Studies have shown that sleep deprivation is associated with increased incidence of strokes and heart attacks, especially among people who already have cardiovascular problems, such as diabetes and high blood pressure, or people with a history of heart ailments in families, he says.

However, because most cardiovascular diseases offer little warning in daily life, many people are not aware of its threats, he adds. In emerging economies such as China, where hectic living is leading to sedentary lifestyles and unhealthy eating habits, a large number of young people tend to suffer from obesity and cardiovascular problems.

"While people stay up (at night) and binge on beer and high-fat food, getting excited, they don't know they might be risking their lives," Guo says.

He warns against staying continuously awake, and suggests that people take leave from work to sleep during the day if they aren't able to resist the temptation of watching back-to-back matches at night.

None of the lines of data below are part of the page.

[config.mk]
export PLATFORM = sky130hd
export DESIGN_NAME = arc_alarm_supervisor
export DESIGN_NICKNAME = d
export VERILOG_FILES = /design/src/hw/alarm_sup_pkg.sv /design/src/hw/alarm_list_mem.sv /design/src/hw/arc_alarm_supervisor.sv
export SDC_FILE = /design/constraint.sdc
export NUM_CORES = 2
export LEC_CHECK = 0
export CAP_MARGIN = 20
export CORE_ASPECT_RATIO = 2
export CORE_MARGIN = 2
export CORE_UTILIZATION = 50
export CTS_CLUSTER_SIZE = 8
export DETAILED_ROUTE_END_ITERATION = 8
export DONT_BUFFER_PORTS = 1
export SETUP_SLACK_MARGIN = 0.4
export SLEW_MARGIN = 20
export SYNTH_ARGS = -nofsm -noshare
export SYNTH_HDL_FRONTEND = slang
export SYNTH_HIERARCHICAL = 1
export SYNTH_SLANG_ARGS = --single-unit
export TNS_END_PERCENT = 1
[constraint.sdc]
create_clock -name i_clk -period 9.16 [get_ports i_clk]
set_input_delay 0.458 -clock i_clk [delete_from_list [all_inputs] [get_ports i_clk]]
set_output_delay 0.458 -clock i_clk [all_outputs]
set_load 0.02 [all_outputs]
[src/hw/alarm_sup_pkg.sv]
// Constants, alarm indices and state encodings of the alarm supervisor.
// Assumes a 125 MHz clock; module link status arrives already on this clock.
// How it works
// RULE1: Disconnected sensor over five seconds raises wire fault.
// RULE2: Damaged, broken or wrong sensor raises wire fault.
// RULE3: Misplaced sensor raises constellation alarm with position.
// RULE4: Missing, extra or wrong module raises link alarm.
// RULE5: Unsupported module link version raises compatibility alarm.
// RULE6: Absent or corrupt configuration raises missing alarm.
// RULE7: Light over ten seconds raises faulty detection.
// RULE8: Excess internal temperature raises overheat alarm.
// RULE9: List holds hundred entries; full raises overflow.
// RULE10: Overflow acknowledged only after all others.
// RULE11: Shorted sensor input raises short circuit alarm.
// RULE12: Interrupted parameter transfer raises parameterization alarm.
// RULE13: Reported hardware faults raise watchdog, converter alarms.
// RULE14: Failed non-volatile access raises flash alarm.
// RULE15: Button held at power-up runs configuration.
// RULE16: Alarm leaves only when acknowledged and inactive.
// RULE17: Active alarms saved and restored across supply loss.
// RULE18: Any active system error drives supervision relay.
// RULE19: Ack only with source inactive; relay then releases.
// RULE20: Full list keeps entries, records nothing new.
package alarm_sup_pkg;
  localparam int N_KIND = 14;
  localparam int K_FLASH = 0;
  localparam int K_PARAM = 1;
  localparam int K_WDOG = 2;
  localparam int K_CONV_IN = 3;
  localparam int K_CONV_OUT = 4;
  localparam int K_WIRE = 5;
  localparam int K_SCONST = 6;
  localparam int K_LCONST = 7;
  localparam int K_COMPAT = 8;
  localparam int K_CFG = 9;
  localparam int K_LIGHT = 10;
  localparam int K_HEAT = 11;
  localparam int K_OVF = 12;
  localparam int K_SHORT = 13;
  // Event numbers shown to the operator, indexed by alarm kind.
  localparam logic [N_KIND-1:0][5:0] EVENT_CODE = '{
    6'h37, 6'h35, 6'h30, 6'h2f, 6'h17, 6'h16, 6'h15, 6'h13, 6'h12, 6'h10, 6'h0f, 6'h0e, 6'h09, 6'h06};
  localparam int LIST_DEPTH = 100;
  localparam int ENTRY_W = 16;
  localparam longint CLK_HZ = 125000000;
  localparam longint WIRE_TIME_MS = 5000;
  localparam longint LIGHT_TIME_MS = 10000;
  localparam longint WIRE_CYC = WIRE_TIME_MS * CLK_HZ / 1000;
  localparam longint LIGHT_CYC = LIGHT_TIME_MS * CLK_HZ / 1000;
  localparam logic [1:0] BOOT_WAIT = 2'h3;
  localparam logic [N_KIND-1:0] ACTIVE_RST = 14'h0000;
  typedef enum logic [2:0] {M_BOOT, M_CFG_MOD, M_CFG_SEN, M_STORE, M_RUN} mode_t;
endpackage : alarm_sup_pkg

[src/hw/alarm_list_mem.sv]
// Alarm list storage: one write port, one read port with registered data.
// Assumes writes and reads come from logic on the same clock.
`timescale 1ns/1ps
module alarm_list_mem #(
  parameter int W = 16,
  parameter int DEPTH = 100,
  parameter int AW = $clog2(DEPTH)
) (
  input wire logic i_clk,
  input wire logic i_wr_en,
  input wire logic [AW-1:0] i_wr_addr,
  input wire logic [W-1:0] i_wr_data,
  input wire logic [AW-1:0] i_rd_addr,
  output logic [W-1:0] o_rd_data
);
  logic [W-1:0] mem [DEPTH];

  if (DEPTH < 1 || W < 1 || AW < $clog2(DEPTH)) begin : g_chk
    $error("alarm_list_mem: depth, width or address width out of range");
  end

  always_ff @(posedge i_clk) begin
    if (i_wr_en) begin
      mem[i_wr_addr] <= i_wr_data;
    end
    o_rd_data <= mem[i_rd_addr];
  end
endmodule : alarm_list_mem

[src/hw/arc_alarm_supervisor.sv]
// Alarm supervisor of the protection master: raises, logs and clears system alarms.
// Assumes fault flags and i_ack pulses come from logic on i_clk; only the button is a pin.
`timescale 1ns/1ps
module arc_alarm_supervisor #(
  parameter int N_CH = 3,
  parameter int CW = 31,
  parameter longint WIRE_CYC = alarm_sup_pkg::WIRE_CYC,
  parameter longint LIGHT_CYC = alarm_sup_pkg::LIGHT_CYC
) (
  input wire logic i_clk,
  input wire logic i_resetn,
  input wire logic i_ack_button,
  input wire logic i_ack,
  input wire logic [3:0] i_ack_kind,
  input wire logic i_ack_all,
  input wire logic i_store_done,
  input wire logic [N_CH-1:0] i_sensor_open,
  input wire logic [N_CH-1:0] i_light_seen,
  input wire logic i_sensor_bad,
  input wire logic i_sensor_misplaced,
  input wire logic i_sensor_short,
  input wire logic i_module_missing,
  input wire logic i_module_unexpected,
  input wire logic i_module_wrong_type,
  input wire logic i_version_bad,
  input wire logic i_cfg_missing,
  input wire logic i_overheat,
  input wire logic i_flash_err,
  input wire logic i_param_xfer_err,
  input wire logic i_wd_reset_flag,
  input wire logic i_conv_in_err,
  input wire logic i_conv_out_err,
  input wire logic [4:0] i_src_module,
  input wire logic [4:0] i_src_sensor,
  input wire logic i_nv_restore,
  input wire logic [alarm_sup_pkg::N_KIND-1:0] i_nv_alarms,
  input wire logic [6:0] i_list_rd_addr,
  output logic [alarm_sup_pkg::N_KIND-1:0] o_alarms,
  output logic o_supervision_relay,
  output logic o_config_mode,
  output logic o_cfg_sensor_step,
  output logic o_cfg_store,
  output logic o_restart,
  output logic [6:0] o_list_count,
  output logic [alarm_sup_pkg::ENTRY_W-1:0] o_list_rd_data
);
  localparam int NK = alarm_sup_pkg::N_KIND;
  localparam logic [CW-1:0] WIRE_LIM = CW'(WIRE_CYC);
  localparam logic [CW-1:0] LIGHT_LIM = CW'(LIGHT_CYC);
  localparam logic [NK-1:0] OVF_BIT = NK'(1) << alarm_sup_pkg::K_OVF;
  localparam logic [6:0] FULL = 7'(alarm_sup_pkg::LIST_DEPTH);

  if (N_CH < 1 || N_CH > 32 || CW < 8 || WIRE_CYC >= (64'h1 << CW) - 1 || LIGHT_CYC >= (64'h1 << CW) - 1) begin : g_chk
    $error("arc_alarm_supervisor: channel count or counter width out of range");
  end

  typedef struct packed {
    alarm_sup_pkg::mode_t mode;
    logic [1:0] boot_cnt;
    logic btn_s1;
    logic btn_s2;
    logic [NK-1:0] active;
    logic [NK-1:0] log_pend;
    logic [6:0] count;
    logic [N_CH-1:0][CW-1:0] wire_cnt;
    logic [N_CH-1:0][CW-1:0] light_cnt;
    logic cfg_store;
    logic restart;
  } state_t;

  state_t st;
  state_t next;
  logic [N_CH-1:0] wire_exp;
  logic [N_CH-1:0] light_exp;
  logic [NK-1:0] cond;
  logic [NK-1:0] ok_mask;
  logic [NK-1:0] clear_mask;
  logic [NK-1:0] pend;
  logic full;
  logic wr_en;
  logic [6:0] wr_addr;
  logic [alarm_sup_pkg::ENTRY_W-1:0] wr_data;
  logic [3:0] pick;

  // Lowest set bit of a pending vector.
  function automatic logic [3:0] first_set(input logic [NK-1:0] v);
    logic [3:0] r;
    r = 4'h0;
    for (int k = NK - 1; k >= 0; k--) begin
      if (v[k]) begin
        r = 4'(k);
      end
    end
    return r;
  endfunction : first_set

  for (genvar c = 0; c < N_CH; c++) begin : g_ch
    assign wire_exp[c] = st.wire_cnt[c] > WIRE_LIM; // RULE1
    assign light_exp[c] = st.light_cnt[c] > LIGHT_LIM; // RULE7
  end

  assign full = st.count == FULL;

  always_comb begin
    cond = '0;
    if (st.mode == alarm_sup_pkg::M_RUN) begin
      cond[alarm_sup_pkg::K_FLASH] = i_flash_err; // RULE14
      cond[alarm_sup_pkg::K_PARAM] = i_param_xfer_err; // RULE12
      cond[alarm_sup_pkg::K_WDOG] = i_wd_reset_flag; // RULE13
      cond[alarm_sup_pkg::K_CONV_IN] = i_conv_in_err; // RULE13
      cond[alarm_sup_pkg::K_CONV_OUT] = i_conv_out_err; // RULE13
      cond[alarm_sup_pkg::K_WIRE] = (|wire_exp) | i_sensor_bad; // RULE1 RULE2
      cond[alarm_sup_pkg::K_SCONST] = i_sensor_misplaced; // RULE3
      cond[alarm_sup_pkg::K_LCONST] = i_module_missing | i_module_unexpected | i_module_wrong_type; // RULE4
      cond[alarm_sup_pkg::K_COMPAT] = i_version_bad; // RULE5
      cond[alarm_sup_pkg::K_CFG] = i_cfg_missing; // RULE6
      cond[alarm_sup_pkg::K_LIGHT] = |light_exp; // RULE7
      cond[alarm_sup_pkg::K_HEAT] = i_overheat; // RULE8
      cond[alarm_sup_pkg::K_SHORT] = i_sensor_short; // RULE11
      // Overflow is raised by a refused entry and stays sourced while the list is full.
      cond[alarm_sup_pkg::K_OVF] = full & (st.active[alarm_sup_pkg::K_OVF] | (|st.log_pend)
          | (|(cond & ~st.active & ~OVF_BIT))); // RULE9
    end
  end

  always_comb begin
    next = st;
    next.cfg_store = 1'b0;
    next.restart = 1'b0;
    next.btn_s1 = i_ack_button;
    next.btn_s2 = st.btn_s1;
    ok_mask = '0;
    clear_mask = '0;
    pend = '0;
    pick = 4'h0;
    wr_en = 1'b0;
    wr_addr = st.count;
    wr_data = '0;
    case (st.mode)
      alarm_sup_pkg::M_BOOT: begin
        if (st.boot_cnt == alarm_sup_pkg::BOOT_WAIT) begin
          next.mode = st.btn_s2 ? alarm_sup_pkg::M_CFG_MOD : alarm_sup_pkg::M_RUN; // RULE15
        end else begin
          next.boot_cnt = st.boot_cnt + 2'h1;
        end
      end
      alarm_sup_pkg::M_CFG_MOD: begin
        if (i_ack) begin
          next.mode = alarm_sup_pkg::M_CFG_SEN; // RULE15
        end
      end
      alarm_sup_pkg::M_CFG_SEN: begin
        if (i_ack) begin
          next.mode = alarm_sup_pkg::M_STORE; // RULE15
          next.cfg_store = 1'b1;
        end
      end
      alarm_sup_pkg::M_STORE: begin
        if (i_store_done) begin
          next.restart = 1'b1; // RULE15
          next.mode = alarm_sup_pkg::M_BOOT;
          next.boot_cnt = 2'h0;
        end
      end
      alarm_sup_pkg::M_RUN: begin
        for (int c = 0; c < N_CH; c++) begin
          next.wire_cnt[c] = !i_sensor_open[c] ? '0 : (wire_exp[c] ? st.wire_cnt[c] : st.wire_cnt[c] + 1'b1); // RULE1
          next.light_cnt[c] = !i_light_seen[c] ? '0 : (light_exp[c] ? st.light_cnt[c] : st.light_cnt[c] + 1'b1); // RULE7
        end
        // Overflow waits until every other alarm is gone; the rest need an inactive source.
        ok_mask = ~cond & ~((|(st.active & ~OVF_BIT)) ? OVF_BIT : '0); // RULE10 RULE19
        if (i_ack_all) begin
          clear_mask = ok_mask;
        end else if (i_ack) begin
          clear_mask = (NK'(1) << i_ack_kind) & ok_mask;
        end
        // A raise in the same cycle as its acknowledge wins.
        next.active = (st.active & ~clear_mask) | cond | (i_nv_restore ? i_nv_alarms : '0); // RULE16 RULE17 RULE18
        pend = (st.log_pend | (cond & ~st.active)) & ~OVF_BIT;
        if (|pend) begin
          pick = first_set(pend);
          pend[pick] = 1'b0;
          if (!full) begin
            wr_en = 1'b1; // RULE9
            wr_data = {alarm_sup_pkg::EVENT_CODE[pick], i_src_module, i_src_sensor}; // RULE3
            next.count = st.count + 7'h1;
          end
        end
        next.log_pend = pend; // RULE20
        if (~|(next.active & ~OVF_BIT)) begin
          next.count = 7'h0;
        end
      end
      default: begin
        next.mode = alarm_sup_pkg::M_BOOT;
      end
    endcase
  end

  always_ff @(posedge i_clk or negedge i_resetn) begin
    if (!i_resetn) begin
      st <= '{mode: alarm_sup_pkg::M_BOOT, active: alarm_sup_pkg::ACTIVE_RST, default: '0};
    end else begin
      st <= next;
    end
  end

  alarm_list_mem #(.W(alarm_sup_pkg::ENTRY_W), .DEPTH(alarm_sup_pkg::LIST_DEPTH), .AW(7)) u_list (
    .i_clk(i_clk),
    .i_wr_en(wr_en),
    .i_wr_addr(wr_addr),
    .i_wr_data(wr_data),
    .i_rd_addr(i_list_rd_addr),
    .o_rd_data(o_list_rd_data)
  );

  assign o_alarms = st.active;
  assign o_supervision_relay = |st.active;
  assign o_config_mode = st.mode == alarm_sup_pkg::M_CFG_MOD || st.mode == alarm_sup_pkg::M_CFG_SEN;
  assign o_cfg_sensor_step = st.mode == alarm_sup_pkg::M_CFG_SEN;
  assign o_cfg_store = st.cfg_store;
  assign o_restart = st.restart;
  assign o_list_count = st.count;
endmodule : arc_alarm_supervisor

---- Word level (Yosys, flattened, before mapping) ----
Memory sizes are Yosys's and may differ from the RTL's. A register that Yosys moved wholly into a read port is not among the register bits.
Index checks and enable logic that the tools add are counted.
word-level totals
  register bits after elaboration ......... 230
  latch bits .............................. 0
  RAM bits ................................ 1600
  ROM bits ................................ 96
  input bits .............................. 62
  output and inout bits ................... 42
  memories kept ........................... 2
memory list
  name              words  bits a word  rd ports  clocked after Yosys merged registers in  write ports  line                         RTL
  u_list.mem        100    16           1         1                                        1            alarm_list_mem.sv:16         logic [W-1:0] mem [DEPTH];
  (name not given)  16     6            1         0                                        0            arc_alarm_supervisor.sv:185  wr_data = {alarm_sup_pkg::EVENT_CODE[pick], i_src_module, i_src_sensor};
cells by class
  $add $sub $neg .......................... 8
  multiply operators ...................... 0
  div/mod/pow operators ................... 0
  order comparisons ....................... 8
  equality and inequality tests ........... 19
  shifts and indexed selects .............. 1
  mux-type cells .......................... 60
  bitwise gates (word level) .............. 21
  reduce and logical (&&, ||, !) cells .... 21
operators by type and width
  cell                     number
  $mux W31                 12
  $add A31 B1 Y31 const B  6
  $gt A31 B30 Y1 const B   3
  $gt A31 B31 Y1 const B   3
  $and A14 B14 Y14         6
  $mux W14                 6
  $mux W4                  15
  $not A14 Y14             4
  $reduce_or A13 Y1        4
  $mux W16                 3
  $or A14 B14 Y14          3
  $reduce_or A14 Y1        2
  $ne A2 B2 Y1 const B     13
  $mux W7                  3
  $pmux W3 S5              1
  $not A13 Y14             1
  $shl A1 B4 Y14 const A   1
  $mux W13                 1
  $mux W3                  4
  $reduce_and A2 Y1        6
  $mux W1                  10
  $add A7 B1 Y7 const B    1
  $eq A7 B7 Y1 const B     1
  $eq A3 B2 Y1 const B     2
  other kinds (21)         27

---- Depth between registers and ports, before layout ----
  word-level depth ........................ 32
  mapped depth ............................ 16
  depth with buffers taken out ............ 14

---- Cells and area by module ----
Netlist, hierarchy kept.
by module, submodules not included
  module                instances  cells an instance  area an instance (µm²)
  alarm_list_mem        1          2669               61833.1
  arc_alarm_supervisor  1          1441               12923.6

---- Worst setup path after synthesis ----
No wires, ideal clock.
  path kind ............................... reg2reg
  start ................................... register st[178] in the netlist's numbering
  end ..................................... memory u_list.mem[0][13], data pin
  library setup time ...................... 1.016 ns
  arrival time ............................ 7.390 ns
  data required time ...................... 8.144 ns
  slack ................................... 0.754 ns
  cell stages (with the launch flop) ...... 10
  buffers on the path ..................... 0
  period minus slack after synthesis ...... 8.406 ns
  cell sequence ........................... dfrtp_1 -> or4_1 -> or4_1 -> or4_4 -> a221o_1 -> o21a_4 -> o21ai_1 -> inv_1 -> ha_1 -> o32ai_1
between the ends
  cells in the longest elaborated chain, start to end .. 19
  elaborated cells on any way between the ends .. 20
  those cells by class .................... order compare: 1; mux: 13; bitwise: 3; reduce/logical: 2; memory: 1
ends and longest elaborated chain
  what                           line                         RTL
  from (decl)                    arc_alarm_supervisor.sv:71   state_t st;
  from (signal assigned)         arc_alarm_supervisor.sv:204  st <= next;
  $gt A31 B30 Y1 (*)             arc_alarm_supervisor.sv:98   assign wire_exp[c] = st.wire_cnt[c] > WIRE_LIM;
  $reduce_or A3 Y1 (*)           arc_alarm_supervisor.sv:112  cond[alarm_sup_pkg::K_WIRE] = (|wire_exp) | i_sensor_bad;
  $or A1 B1 Y1 (*)               arc_alarm_supervisor.sv:112
  $mux W14 (*)                   arc_alarm_supervisor.sv:106  if (st.mode == alarm_sup_pkg::M_RUN) begin
  $and A14 B14 Y14 (*)           arc_alarm_supervisor.sv:179  pend = (st.log_pend | (cond & ~st.active)) & ~OVF_BIT;
  $or A14 B14 Y14 (*)            arc_alarm_supervisor.sv:179
  $mux W4 (6 in series)          arc_alarm_supervisor.sv:90   if (v[k]) begin
  $mux W4                        arc_alarm_supervisor.sv:180  if (|pend) begin
  $mux W4                        arc_alarm_supervisor.sv:139  case (st.mode)
  $mem_v2 Z16 W6                 n/a
  $mux W6 (implied by the code)  arc_alarm_supervisor.sv:185
  $mux W16                       arc_alarm_supervisor.sv:183  if (!full) begin
  $mux W16 (*)                   arc_alarm_supervisor.sv:180
  $mux W16 (*)                   arc_alarm_supervisor.sv:139
  via wr_data, one bit           arc_alarm_supervisor.sv:82   logic [alarm_sup_pkg::ENTRY_W-1:0] wr_data;
  to (decl)                      alarm_list_mem.sv:16
Mark *: on every way through the listed nets, which the timed path passes. The rest lies on a longest branch. The select of a mux whose other input is x is not followed.

---- Final worst setup path ----
  start ................................... register st[23] in the netlist's numbering
  end ..................................... memory u_list.mem[30][1] (enable)
between the ends
  cells in the longest elaborated chain, start to end .. 10
ends and longest elaborated chain
  what                           line                         RTL
  $gt A31 B31 Y1                 arc_alarm_supervisor.sv:99   assign light_exp[c] = st.light_cnt[c] > LIGHT_LIM;
  $reduce_or A3 Y1               arc_alarm_supervisor.sv:117  cond[alarm_sup_pkg::K_LIGHT] = |light_exp;
  $mux W14                       arc_alarm_supervisor.sv:106
  $and A14 B14 Y14               arc_alarm_supervisor.sv:179
  $or A14 B14 Y14                arc_alarm_supervisor.sv:179
  $reduce_or A13 Y1              arc_alarm_supervisor.sv:180
  $mux W1                        arc_alarm_supervisor.sv:180
  $mux W1                        arc_alarm_supervisor.sv:139
  via wr_en                      arc_alarm_supervisor.sv:80   logic wr_en;
  $mux W1                        alarm_list_mem.sv:23         if (i_wr_en) begin
  $mux W1 (implied by the code)  alarm_list_mem.sv:24         mem[i_wr_addr] <= i_wr_data;
The timed path passes the listed nets, and every way through them passes these cells.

A young person without major health issues can manage on four hours of sleep as a minimum requirement in 24 hours, but people with heart-related problems or other health issues need to sleep longer, experts say.

Sleep deprivation is bad for the stomach as well, according to Zhang Kejian, a specialist on digestive tract diseases with the Beijing-based China-Japan Friendship Hospital.

Humans have body clocks that largely factor in when to eat or sleep, but late-night activities disrupt the clock and influence the secretion of digestive enzymes that lead to indigestion and abdominal distension among other problems, Zhang says.

For people who already suffer from digestive tract ailments such as gastric ulcer, staying up late while snacking and drinking alcohol - as many football lovers do - is a bad idea. Acute pancreatitis, which is a sudden swelling of the pancreas, and can be lethal, could result from such excesses.

But not all is gloom and doom.

Zhang's tip to diehard football fans is: "If you really want to stay up for the games, drink water and only eat fruit and nuts. Don't have alcohol or spicy dishes."